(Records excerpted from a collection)
This is an optimization exercise on Yosys and OpenROAD, whose aim is small area, a short achievable clock period and few clock cycles, not a production implementation. Where RTL was checked, it was by simulation tests only, not by an equivalence proof against the original. No functional check of the RTL was part of runs 1 and 4. Power and IR drop assume default switching activity.

[design.v]
module css_t1 (
    input  wire [7:0] a,
    output wire [7:0] t1
);
    wire a01 = a[0] & a[1];
    wire u   = a01 ^ a[3];
    wire v   = (a[4] & a[5]) ^ a[6];
    wire w   = a01 ^ a[2];
    wire z   = (a[4] | a[5]) ^ a[7];
    assign t1[0] = ~u;
    assign t1[1] = ~v;
    assign t1[2] = a[5] ^ (u | v);
    assign t1[3] = a[1] ^ (u | v);
    assign t1[4] = ~w;
    assign t1[5] = ~z;
    assign t1[6] = a[0] ^ (w | z);
    assign t1[7] = a[4] ^ (w & z);
endmodule
module css_descramble (
    input  wire        clk,
    input  wire        rst,          
    input  wire        in_valid,
    output wire        in_ready,
    input  wire [31:0] in_data,
    input  wire [39:0] in_key,       
    input  wire [7:0]  in_cmi,
    output wire        out_valid,
    input  wire        out_ready,
    output wire [31:0] out_data
);
    reg  [31:0] obuf;
    reg         ov;
    reg  [8:0]  wcnt;           
    reg         gate;           
    reg  [16:0] l1;             
    reg  [39:0] ssum;           
    reg         carry;
    reg  [7:0]  o0c;            
    reg  [2:0]  o0f;            
    function [7:0] rev8(input [7:0] b);
        integer k;
        begin
            for (k = 0; k < 8; k = k + 1) rev8[k] = b[7-k];
        end
    endfunction
    function [31:0] o1_word(input [16:0] e);
        reg [63:0] st;          
        integer j, i, q;
        begin
            st = 64'd0;
            for (i = 0; i < 8; i = i + 1) begin
                st[63 - i] = e[9 + i];          
                st[55 - i] = e[1 + i];          
            end
            st[47] = e[0];
            for (q = 46; q >= 32; q = q - 1)
                st[q] = st[q+17] ^ st[q+14];
            for (j = 0; j < 4; j = j + 1)
                for (i = 0; i < 8; i = i + 1)
                    o1_word[8*j + i] = st[32 + 8*j + 7 - i];
        end
    endfunction
    function [31:0] lfsr1_word(input [31:0] w);
        reg [63:0] st;          
        integer j, i, q;
        begin
            for (j = 0; j < 4; j = j + 1)
                for (i = 0; i < 8; i = i + 1)
                    st[8*j + 7 - i] = w[8*j + i];
            for (q = 32; q < 64; q = q + 1)
                st[q] = st[q-17] ^ st[q-3];
            for (j = 0; j < 4; j = j + 1)
                for (i = 0; i < 8; i = i + 1)
                    lfsr1_word[8*j + i] = st[32 + 8*j + 7 - i];
        end
    endfunction
    function [10:0] o0_of(input [23:0] x);
        reg [24:0] l;
        reg [7:0]  k;
        begin
            l = {x[23:3], 1'b1, x[2:0]};
            k = l[24:17] ^ l[21:14] ^ l[20:13] ^ {l[12:8], 3'd0};
            o0_of = {k ^ {5'd0, k[7:5]}, k[2:0] ^ l[7:5]};
        end
    endfunction
    wire take = in_valid && in_ready;
    wire [7:0] b0 = in_data[7:0], b1 = in_data[15:8];
    wire [31:0] o1w = {l1[16:1], 7'd0, l1[0], 8'd0};     
    wire [31:0] o1n = o1_word(l1);
    wire [7:0]  a0  = rev8({o0c[7:3], o0f});
    wire [7:0]  a1  = rev8(o0c);
    wire [8:0]  sn0 = {1'b0, a0} + {1'b0, ~rev8(o1n[7:0])};
    wire [8:0]  sn1 = {1'b0, a1} + {1'b0, ~rev8(o1n[15:8])};
    wire [8:0]  sn2 = {1'b0, a1} + {1'b0, ~rev8(o1n[23:16])};
    wire [8:0]  sn3 = {1'b0, a1} + {1'b0, ~rev8(o1n[31:24])};
    wire        pn0 = &sn0[7:0];
    wire        pn1 = &sn1[7:0];
    wire        pn2 = &sn2[7:0];
    wire        pn3 = &sn3[7:0];
    wire [3:0] bc;              
    wire [31:0] ks;
    wire [3:0] bg = {ssum[38], ssum[28], ssum[18], ssum[8]};    
    wire [3:0] bp = {ssum[39], ssum[29], ssum[19], ssum[9]};    
    assign bc[0] = carry;
    assign bc[1] = bg[0] | (bp[0] & carry);
    assign bc[2] = bg[1] | (bp[1] & bg[0]) | (bp[1] & bp[0] & carry);
    assign bc[3] = bg[2] | (bp[2] & bg[1]) | (bp[2] & bp[1] & bg[0]) | (bp[2] & bp[1] & bp[0] & carry);
    wire carry_next = bg[3] | (bp[3] & bc[3]);
    genvar j;
    generate
        for (j = 0; j < 4; j = j + 1) begin : g_ks
            wire [7:0] sj = ssum[10*j +: 8];
            assign ks[8*j +: 8] = sj ^ ({sj[6:0] & {sj[5:0], 1'b1} & {sj[4:0], 2'b11} & {sj[3:0], 3'b111}
                                         & {sj[2:0], 4'hF} & {sj[1:0], 5'h1F} & {sj[0], 6'h3F}, 1'b1}
                                        & {8{bc[j]}});
        end
    endgenerate
    wire [31:0] t1w;
    css_t1 u_t10 (.a(in_data[7:0]),   .t1(t1w[7:0]));
    css_t1 u_t11 (.a(in_data[15:8]),  .t1(t1w[15:8]));
    css_t1 u_t12 (.a(in_data[23:16]), .t1(t1w[23:16]));
    css_t1 u_t13 (.a(in_data[31:24]), .t1(t1w[31:24]));
    wire scr = gate && wcnt[8:5] != 4'd0;      
    wire [31:0] o1step = lfsr1_word(o1w);
    always @(posedge clk) begin
        if (rst) begin
            ov   <= 1'b0;
            wcnt <= 9'd0;
        end else begin
            if (take) begin
                ov   <= 1'b1;
                wcnt <= wcnt + 9'd1;
            end else if (out_ready) begin
                ov   <= 1'b0;
            end
        end
        if (take) begin
            obuf <= scr ? (t1w ^ ks) : in_data;
            if (wcnt == 9'd5)
                gate <= b0[5:4] != 2'b00;
            if (wcnt == 9'd21) begin
                gate  <= gate && in_cmi[7] && in_key != 40'd0;
                l1  <= {in_key[7:0] ^ b0, in_key[14:8] ^ b1[6:0], 1'b1, in_key[15] ^ b1[7]};
                o0c <= in_data[31:24];
            end
            if (wcnt == 9'd22)
                {o0c, o0f} <= o0_of(in_key[39:16] ^ {b0, o0c, ssum[7:0]});
            if (wcnt >= 9'd30)
                l1 <= {o1step[31:16], o1step[8]};
            ssum  <= {pn3, sn3, pn2, sn2, pn1, sn1, pn0, sn0[8],
                      wcnt == 9'd21 ? in_data[23:16] : sn0[7:0]};
            carry <= wcnt[8:5] != 4'd0 && carry_next;
            if (wcnt == 9'd31)
                o0f <= o0c[2:0];
        end
    end
    assign in_ready  = out_ready;
    assign out_valid = ov;
    assign out_data  = obuf;
endmodule
[flow/run.sh]
#!/bin/bash
# Layout flow: the standard ORFS flow (standard.sh), with extra ORFS settings passed
# to make:
#  - the port buffers that buffer_ports puts on every input and output are
#    sky130_fd_sc_hd__buf_1 instead of the cell it picks by default (clkdlybuf4s50_1);
#  - if flow/abc.script exists, Yosys's ABC technology mapping uses it in place of ORFS's
#    abc_speed.script: ORFS's scripts folder is copied here (scripts_local/) with only that
#    file replaced. Synthesis is otherwise ORFS's and the standard flow's own (synth_recipe.tcl);
#    ABC maps only combinational logic, so the registers are the standard synthesis's;
#  - any further make settings listed one per line in flow/extra.txt.
# make's full output goes to flow_make.log here; each ORFS step keeps its own log under
# orfs/logs/.
set -euo pipefail
EXTRA=(
  "BUFFER_PORTS_ARGS=-buffer_cell sky130_fd_sc_hd__buf_1"
)
if [[ -f flow/abc.script ]]; then
  rm -rf scripts_local
  cp -r "$FLOW_HOME/scripts" scripts_local
  cp flow/abc.script scripts_local/abc_speed.script
  EXTRA+=("SCRIPTS_DIR=$PWD/scripts_local")
fi
if [[ -f flow/extra.txt ]]; then
  while IFS= read -r line; do
    [[ -n "$line" ]] && EXTRA+=("$line")
  done < flow/extra.txt
fi
bash standard.sh "${EXTRA[@]}" finish > flow_make.log 2>&1
[standard.sh]
#!/bin/bash
# synth_recipe.tcl (not shown) runs the flow's synth.tcl, then flattens the netlist and writes it again
# the make line also repeats each setting of config.mk as NAME=value (left out here)
make -C /OpenROAD-flow-scripts/flow DESIGN_CONFIG=/design/flow/config.mk WORK_HOME=/design/flow/orfs CLKGATE_MAP_FILE= SYNTH_SCRIPT=/design/flow/synth_recipe.tcl "${@:-finish}"
[config.mk]
export PLATFORM = sky130hd
export DESIGN_NAME = css_descramble
export DESIGN_NICKNAME = css_descramble
export VERILOG_FILES = /design/flow/design.v
export SDC_FILE = /design/flow/constraint.sdc
export NUM_CORES = 4
export LEC_CHECK = 0
export CAP_MARGIN = 20
export CORE_MARGIN = 2
export CORE_UTILIZATION = 70
export CTS_BUF_LIST = sky130_fd_sc_hd__clkbuf_8
export PLACE_DENSITY = 0.85
export SETUP_SLACK_MARGIN = 3.4
export SLEW_MARGIN = 20
[constraint.sdc]
create_clock -name core_clock -period 6.0 [get_ports {clk}]
set_input_delay 1.2000 -clock core_clock [delete_from_list [all_inputs] [get_ports {clk}]]
set_output_delay 1.2000 -clock core_clock [all_outputs]
set_load 0.01 [all_outputs]
==> results of run 1 <==
kinds of logic (layout without fill, tap and decap cells):
group	count (synthesis)	after routing	synth area share [%]
AOI/OAI and AO/OA	148	148	10.8
buffers and inverters	68	180	3.32
and+or+nand+nor	237	237	14.0
DFF	112	112	40.0
xor gates and xnor gates	218	218	24.4
adders and majority gates	43	43	6.97
muxes	4	4	0.537
worst min path at each step:
stage,end,start,cells after the start
finish,ov,ov,2
global route,ov,ov,2
CTS,ov,ov,2
detailed placement,ov,ov,2
global placement,ov,ov,2
floorplan,ov,ov,2
repair_timing:
item	CTS	global route
hold endpoints to repair	0	0
gates resized for setup	12	25
endpoints found under the setup margin	19	35
buffers inserted	8	7
pin swaps	6	9
synthesized netlist by cell type, types with 20 or more instances:
| cell type | n |
|---|---|
| sky130_fd_sc_hd__xnor2_1 | 161 |
| sky130_fd_sc_hd__nand2_1 | 89 |
| sky130_fd_sc_hd__ha_1 | 39 |
| sky130_fd_sc_hd__nand3_1 | 20 |
| sky130_fd_sc_hd__edfxtp_1 | 102 |
| sky130_fd_sc_hd__o21ai_0 | 63 |
| sky130_fd_sc_hd__xor2_1 | 49 |
| sky130_fd_sc_hd__nor2_1 | 49 |
| sky130_fd_sc_hd__a21oi_1 | 32 |
| sky130_fd_sc_hd__clkbuf_1 | 22 |
| sky130_fd_sc_hd__inv_1 | 37 |
stage by stage:
step	instance area (um2)	utilization, %	hold WS [ns]
floorplan	8170	-	0.493
global route	9110	80.1	0.510
CTS	8940	78.7	0.486
detailed placement	8640	76.0	0.466
finish	9110	80.1	0.504
global placement	8640	76.0	0.463
power by group:
part	switching [W]	leakage (nW)	internal, W	total [W]
combinational	0.000159	2.18	0.000124	0.000283
clock	0.000273	0.0959	0.000190	0.000463
sequential	0.0000110	1.03	0.000872	0.000883
total	0.000443	3.30	0.00119	0.00163
routing by layer:
layer / routed length (um) / vias up
met2: 10600 / 398
met1: 8090 / 3170
met5: 0 / -
met3: 2220 / 70
li1: - / 3100
met4: 743 / 0
registers in the layout, summed over array words and instances (netlist names):
signal	cells
ssum	40
o0f	3
ov	1
l1	17
wcnt	9
obuf	32
gate	1
carry	1
o0c	8
critical path: cells and delay by family, from the launching register on:
family | cells | cell delay, ns
AOI/OAI and AO/OA | 5 | 1.02
DFF | 1 | 0.54
adders and majority gates | 1 | 0.31
xor gates and xnor gates | 2 | 0.61
cell type report:
class	count	share of cell area, %
Multi-Input combinational cell	650	52.4
Sequential cell	112	35.8
Timing Repair Buffer	126	6.08
Tap cell	143	1.96
Inverter	38	1.72
Clock buffer	9	1.36
Clock inverter	7	0.687
==> qor.yml, run 1 <==
first_pass_grt_wire_length_um: 33100
cts_buffers: 9
cts_tree: "built"
drtPass1Iterations: 7
n_fill_cell: 750
power_leakage_nw: 3.30
crit_type: "reg2reg"
path_common_cell: "sky130_fd_sc_hd__o21ai_0"
most_crowded_layer_gr: "met2"
design.die.area_mm2: 0.0125
synth_flop_cell: "sky130_fd_sc_hd__edfxtp_1"
yosysTopAreaCellShare_pct: 37.6
fp-row-count: 39
maxSlewViolCount: 0
ys_async_sr_fraction_pct: 0
placement.setup.worst_slack_ns: 2.88
overflow: 0
avgRoutedWirePerCell_um: 19.9
r2r_end: "ssum[5]"
nets: 1064
arrival_time_of_the_worst_setup_path_ns: 2.88
post-layout-total-power_w: 0.00163
clock_tree.root_cell: "sky130_fd_sc_hd__clkbuf_8"
synth.yosys.seq_area_share_pct: 40.0
worst_path_max_delay_cell: "sky130_fd_sc_hd__edfxtp_1"
groute.layer.met3.usage_pct: 5.55
boundary_pins: 118
finClkSkew_ns: 0.0128
final-hold-violation-count: 0
finalCritPeriodShare_pct: 45.8
placedCellCount: 1054
slew-limit-headroom_pct: 31.9
design.core.area_mm2: 0.0114
detail-route-antenna-nets: 0
post_synth_inst_count: 830
vias: 6738
report.final.setup_viol: 0
crit_chain: "xnor2_2 -> ha_1 -> a21o_1 -> a21oi_2 -> o21ai_0 -> a21oi_1 -> xor2_1 -> o21ai_0"
final_cell_mix: "sky130_fd_sc_hd__xnor2_1, sky130_fd_sc_hd__buf_1, sky130_fd_sc_hd__edfxtp_1"
clock_transition_at_the_registers_of_the_reported_paths_ns: 0.11
drt-vias-per-instance: 6.21
cts_hold_repair.buffers: 0
rsz0062_at_grt: "yes"
die_h_um: 112
gr_layer_usage_met1_pct: 44.4
max-cap-violations: 0
dr.first_iter.drc_count: 885
globalRouteTotalUtil_pct: 34.0
antennaDiodeCount: 0
place_hpwl_um: 15900
final_period_minus_worst_setup_slack_ns: 2.75
critical_path_required_ns: 6.13
layout.cells.non_filler: 1085
grt_antenna_before_repair: 0
synth_edf_count: 102
worst_setup_path_endpoint: "ssum[5]"
cts.sinks: 112
route.final.wire_length_um: 21600
worst_r2r_startpoint: "l1[6]"
syn-mean-instance-area_um2: 9.82
yosys_warnings: 1
width_of_the_die_um: 112
drcViolationCount: 0
setup_slack_ns: 3.25
multi_input_area_mm2: 0.00477
vdd.ir_drop.worst_mv: 0.137
cts.path.max_buffers: 2
min_path_type: "reg2reg"
layout.cells.most_common: "sky130_fd_sc_hd__xnor2_1"
crit_path_max_incr_delay_ns: 0.54
tightest_slew_ns: 1.02
critical_path_capture_point_type: "register"
area_added_between_synthesis_and_finish_pct: 11.8
seq_area_mm2: 0.00326
pwr_density_cell_mw_per_mm2: 179
post_route_cells_drive_above_1_share_pct: 7.43
max_freq_ghz: 0.364
outcome: "finished clean"
timing.critical_path.from_type: "register"
clock_insertion_delay_worst_skew_ns: 0.40
worst-path-max-fanout: 4
synthesis.nets: 957
grt_start_max_net_pins: 82
setup_total_negative_slack_ns: 0
place.gp.congestion: 0.978
r2r_setup_slack_ns: 3.25
ff2ff_path_depth: 8
cts-htree-levels: 3
initial_core_utilization_pct: 71.7
met2_usage_pct: 57.9
synth.distinct_cells: 55
synthesis.area_mm2: 0.00815
synth_area_leaders: "sky130_fd_sc_hd__edfxtp_1, sky130_fd_sc_hd__xnor2_1, sky130_fd_sc_hd__ha_1"
area_leader_netlist: "sky130_fd_sc_hd__edfxtp_1"
port-buffer-count: 110
ys_ff_latch: 112
worstSetupStartpoint: "l1[6]"
grt_pass1_vias: 6539
==> run 2: changes to the inputs <==
--- a/design.v
+++ b/design.v
@@ -142,12 +142,11 @@
                 gate  <= gate && in_cmi[7] && in_key != 40'd0;
                 l1  <= {in_key[7:0] ^ b0, in_key[14:8] ^ b1[6:0], 1'b1, in_key[15] ^ b1[7]};
-                o0c <= in_data[31:24];
+                {o0c, o0f} <= o0_of({8'd0, in_key[31:16] ^ in_data[31:16]});
             end
             if (wcnt == 9'd22)
-                {o0c, o0f} <= o0_of(in_key[39:16] ^ {b0, o0c, ssum[7:0]});
+                {o0c, o0f} <= {o0c, o0f} ^ o0_of({in_key[39:32] ^ b0, 16'd0});
             if (wcnt >= 9'd30)
                 l1 <= {o1step[31:16], o1step[8]};
-            ssum  <= {pn3, sn3, pn2, sn2, pn1, sn1, pn0, sn0[8],
-                      wcnt == 9'd21 ? in_data[23:16] : sn0[7:0]};
+            ssum  <= {pn3, sn3, pn2, sn2, pn1, sn1, pn0, sn0};
             carry <= wcnt[8:5] != 4'd0 && carry_next;
             if (wcnt == 9'd31)
==> qor.yml, run 2 <==
width_of_the_die_um: 110  # was 112 um
multi_input_area_mm2: 0.00450  # was 0.00477 mm2
yosys_warnings: 1  # unchanged
avgRoutedWirePerCell_um: 19.2  # was 19.9 um
ff2ff_path_depth: 10  # was 8
p_clk_share_pct: 26.7  # was 28.4%
grt_pass1_vias: 5897  # was 6,539
design.die.area_mm2: 0.0121  # was 0.0125 mm2
vdd.ir_drop.worst_mv: 0.116  # was 0.137 mV
path_delay_family: "compound AO/OA/AOI/OAI gates"  # unchanged
area_leader_netlist: "sky130_fd_sc_hd__edfxtp_1"  # unchanged
worst-path-max-fanout: 2  # was 4
drcViolationCount: 0  # unchanged
drt-vias-per-instance: 5.94  # was 6.21
synth_flop_cell: "sky130_fd_sc_hd__edfxtp_1"  # unchanged
clock_tree.root_cell: "sky130_fd_sc_hd__clkbuf_8"  # unchanged
synth_edf_count: 102  # unchanged
drtPass1Iterations: 5  # was 7
rsz0062_at_grt: "yes"  # unchanged
boundary_pins: 118  # unchanged
dr.first_iter.drc_count: 698  # was 885
area_added_between_synthesis_and_finish_pct: 12.9  # was 11.8%
synthesis.area_mm2: 0.00790  # was 0.00815 mm2
finClkSkew_ns: 0.00997  # was 0.0128 ns
max-cap-violations: 0  # unchanged
seqPwrFrac_pct: 53.9  # was 54.2%
ys_async_sr_fraction_pct: 0  # unchanged
cts-htree-levels: 3  # unchanged
globalRouteTotalUtil_pct: 33.4  # was 34.0%
worst_setup_path_endpoint: "ssum[9]"  # was ssum[5]
post_synth_inst_count: 781  # was 830
place_hpwl_um: 14700  # was 15,900 um
placed_area_mm2: 0.00841  # was 0.00864 mm2
initial_core_utilization_pct: 72.2  # was 71.7%
final_cell_mix: "sky130_fd_sc_hd__xnor2_1, sky130_fd_sc_hd__edfxtp_1, sky130_fd_sc_hd__buf_1"  # was sky130_fd_sc_hd__xnor2_1, sky130_fd_sc_hd__buf_1, sky130_fd_sc_hd__edfxtp_1
clock_insertion_delay_worst_skew_ns: 0.39  # was 0.40 ns
finalCritPeriodShare_pct: 44.5  # was 45.8%
maxSlewViolCount: 0  # unchanged
final_period_minus_worst_setup_slack_ns: 2.67  # was 2.75 ns
outcome: "finished clean"  # unchanged
overflow: 0  # unchanged
biggest_registers_after_layout: "ssum: 40 flops, obuf: 32 flops, l1: 17 flops"  # unchanged
detail-route-antenna-nets: 0  # unchanged
die_h_um: 110  # was 112 um
ys_ff_latch: 112  # unchanged
critical_path_required_ns: 6.16  # was 6.13 ns
fp-row-count: 38  # was 39
timing.hold.ws_ns: 0.492  # was 0.504 ns
first_pass_grt_wire_length_um: 29900  # was 33,100 um
tightest_slew_ns: 0.822  # was 1.02 ns
pwr_density_cell_mw_per_mm2: 184  # was 179 mW/mm2
synth.yosys.seq_area_share_pct: 41.3  # was 40.0%
path_buf_inv: 0  # unchanged
route.final.wire_length_um: 20000  # was 21,600 um
post_route_cells_drive_above_1_share_pct: 10.4  # was 7.43%
crit_path_max_incr_delay_ns: 0.51  # was 0.54 ns
fin_area_mm2: 0.00891  # was 0.00911 mm2
final-hold-violation-count: 0  # unchanged
cts_tree: "built"  # unchanged
worstHoldStart: "ov"  # unchanged
critical_path_depth: 10  # was 8
swShare_pct: 28.1  # was 27.2%
timing.critical_path.from_type: "register"  # unchanged
slew-limit-headroom_pct: 44.7  # was 31.9%
antennaDiodeCount: 0  # unchanged
arrival_time_of_the_worst_setup_path_ns: 2.83  # was 2.88 ns
critical_path_capture_point_type: "register"  # unchanged
yosysTopAreaCellShare_pct: 38.8  # was 37.6%
cts.sinks: 112  # unchanged
grt_antenna_before_repair: 0  # unchanged
design.core.area_mm2: 0.0109  # was 0.0114 mm2
synthesis.nets: 908  # was 957
power_report.internal_total_w: 0.00118  # was 0.00119 W
worst_r2r_startpoint: "l1[12]"  # was l1[6]
setup_total_negative_slack_ns: 0  # unchanged
synth_area_leaders: "sky130_fd_sc_hd__edfxtp_1, sky130_fd_sc_hd__xnor2_1, sky130_fd_sc_hd__ha_1"  # unchanged
report.final.setup_viol: 0  # unchanged
worstSetupStartpoint: "l1[12]"  # was l1[6]
synth_top_cells_by_count: "sky130_fd_sc_hd__xnor2_1, sky130_fd_sc_hd__edfxtp_1, sky130_fd_sc_hd__nand2_1, sky130_fd_sc_hd__nor2_1, sky130_fd_sc_hd__xor2_1"  # was sky130_fd_sc_hd__xnor2_1, sky130_fd_sc_hd__edfxtp_1, sky130_fd_sc_hd__nand2_1, sky130_fd_sc_hd__o21ai_0
path_common_cell: "sky130_fd_sc_hd__xnor2_1"  # was sky130_fd_sc_hd__o21ai_0
synth.distinct_cells: 46  # was 55
seq_area_mm2: 0.00326  # unchanged
r2r_end: "ssum[9]"  # was ssum[5]
registers.top_by_ff_count: "ssum"  # unchanged
most_frequent_cell_after_synthesis: "sky130_fd_sc_hd__xnor2_1"  # unchanged
worst_path_max_delay_cell: "sky130_fd_sc_hd__edfxtp_1"  # unchanged
layout.cells.most_common: "sky130_fd_sc_hd__xnor2_1"  # unchanged
cts.path.max_buffers: 2  # unchanged
n_fill_cell: 693  # was 750
port-buffer-count: 110  # unchanged
grt_start_max_net_pins: 82  # unchanged
nets: 1024  # was 1,064
crit_type: "reg2reg"  # unchanged
r2r_setup_slack_ns: 3.33  # was 3.25 ns
vias: 6185  # was 6,738
utilization_pct: 81.5  # was 80.1%
cts_hold_repair.buffers: 0  # unchanged
crit_chain: "xor2_2 -> xnor2_1 -> ha_2 -> a21o_1 -> a21oi_2 -> o21bai_1 -> or3_1 -> a31oi_1 -> xnor2_1 -> and4_1"  # was xnor2_2 -> ha_1 -> a21o_1 -> a21oi_2 -> o21ai_0 -> a21oi_1 -> xor2_1 -> o21ai_0
combPwrFrac_pct: 19.4  # was 17.4%
netSwitchingPower_w: 0.000460  # was 0.000443 W
power_leakage_nw: 3.36  # was 3.30 nW
syn-mean-instance-area_um2: 10.1  # was 9.82 um2
clock_transition_at_the_registers_of_the_reported_paths_ns: 0.11  # about the same
cts_buffers: 9  # unchanged
max_freq_ghz: 0.374  # was 0.364 GHz
post-layout-total-power_w: 0.00164  # was 0.00163 W
place.gp.congestion: 0.972  # was 0.978
min_path_type: "reg2reg"  # unchanged
largest_register_ffs: 40  # unchanged
run 2: changes by cell type after synthesis, sizes merged, moves of 6 or more:
cell,before,now
a21oi,33,47
nand2,89,64
nand3,20,13
nor2,49,55
nor3,15,3
o211ai,12,3
o21a,13,4
o21ai,64,45
xnor2,164,179
run 2: per-layer routing:
| layer | GRT usage [%] | vias up | part of all wire (%) |
|---|---|---|---|
| met2 | 53.8 | 355 | 48 |
| met4 | 14.6 | 0 | 3.4 |
| met1 | 45.3 | 2864 | 39 |
| li1 | - | 2914 | - |
| met3 | 4.47 | 52 | 10 |
| met5 | 0 | - | 0 |
run 2: final cells by class:
type | instances | area share, %
Clock buffer | 10 | 1.54
Clock inverter | 6 | 0.491
Inverter | 43 | 1.95
Multi-Input combinational cell | 598 | 50.5
Sequential cell | 112 | 36.6
Tap cell | 140 | 1.96
Timing Repair Buffer | 133 | 6.98
run 2: repair_timing:
item / in CTS / in global routing
buffers inserted: 9 / 11
cloned: 0 / 0
pin swaps: 3 / 9
setup endpoints to repair: 14 / 19
gates resized for setup: 9 / 31
run 2: worst min path at each step:
| stage | end | cells after the start | slack (ns) |
|---|---|---|---|
| 6_report | ov | 2 | 0.49 |
| 5_1_grt | ov | 2 | 0.54 |
| 4_1_cts | ov | 2 | 0.49 |
| 3_5_place_dp | ov | 2 | 0.48 |
| 3_3_place_gp | ov | 2 | 0.46 |
| 2_1_floorplan | wcnt[4] | 2 | 0.49 |
run 2: power by group through the flow:
| stage | sequential, W | clock (W) | combinational (W) |
|---|---|---|---|
| after detailed placement | 0.000902 | 0 | 0.000300 |
| after global placement | 0.000901 | 0 | 0.000289 |
| final | 0.000884 | 0.000438 | 0.000318 |
| after global routing | 0.000887 | 0.000464 | 0.000345 |
| after CTS | 0.000884 | 0.000438 | 0.000306 |
| after floorplan | 0.000905 | 0 | 0.000218 |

> WHAT YOU WILL DO:
The response must consist solely of the lines from the top of the records through the line holding "assign t1[5] = ~z;", copied word for word.

> SOLUTION TO THIS PROBLEM:
This is an optimization exercise on Yosys and OpenROAD, whose aim is small area, a short achievable clock period and few clock cycles, not a production implementation. Where RTL was checked, it was by simulation tests only, not by an equivalence proof against the original. No functional check of the RTL was part of runs 1 and 4. Power and IR drop assume default switching activity.

[design.v]
module css_t1 (
    input  wire [7:0] a,
    output wire [7:0] t1
);
    wire a01 = a[0] & a[1];
    wire u   = a01 ^ a[3];
    wire v   = (a[4] & a[5]) ^ a[6];
    wire w   = a01 ^ a[2];
    wire z   = (a[4] | a[5]) ^ a[7];
    assign t1[0] = ~u;
    assign t1[1] = ~v;
    assign t1[2] = a[5] ^ (u | v);
    assign t1[3] = a[1] ^ (u | v);
    assign t1[4] = ~w;
    assign t1[5] = ~z;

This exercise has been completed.